# Task directions
A word-for-word restatement of the data is what is needed.

(Dataset entries)

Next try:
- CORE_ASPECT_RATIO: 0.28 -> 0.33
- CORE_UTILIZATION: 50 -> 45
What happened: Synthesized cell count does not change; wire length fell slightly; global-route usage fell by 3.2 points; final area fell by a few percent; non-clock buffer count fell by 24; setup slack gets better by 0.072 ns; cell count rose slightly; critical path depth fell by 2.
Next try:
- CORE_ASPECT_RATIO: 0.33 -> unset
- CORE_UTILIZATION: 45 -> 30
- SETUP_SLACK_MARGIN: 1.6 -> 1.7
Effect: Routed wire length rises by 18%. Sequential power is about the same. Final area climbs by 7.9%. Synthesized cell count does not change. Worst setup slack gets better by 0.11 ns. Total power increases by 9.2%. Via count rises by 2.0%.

# Answer to this task
Next try:
- CORE_ASPECT_RATIO: 0.28 -> 0.33
- CORE_UTILIZATION: 50 -> 45
What happened: Synthesized cell count does not change; wire length fell slightly; global-route usage fell by 3.2 points; final area fell by a few percent; non-clock buffer count fell by 24; setup slack gets better by 0.072 ns; cell count rose slightly; critical path depth fell by 2.
Next try:
- CORE_ASPECT_RATIO: 0.33 -> unset
- CORE_UTILIZATION: 45 -> 30
- SETUP_SLACK_MARGIN: 1.6 -> 1.7
Effect: Routed wire length rises by 18%. Sequential power is about the same. Final area climbs by 7.9%. Synthesized cell count does not change. Worst setup slack gets better by 0.11 ns. Total power increases by 9.2%. Via count rises by 2.0%.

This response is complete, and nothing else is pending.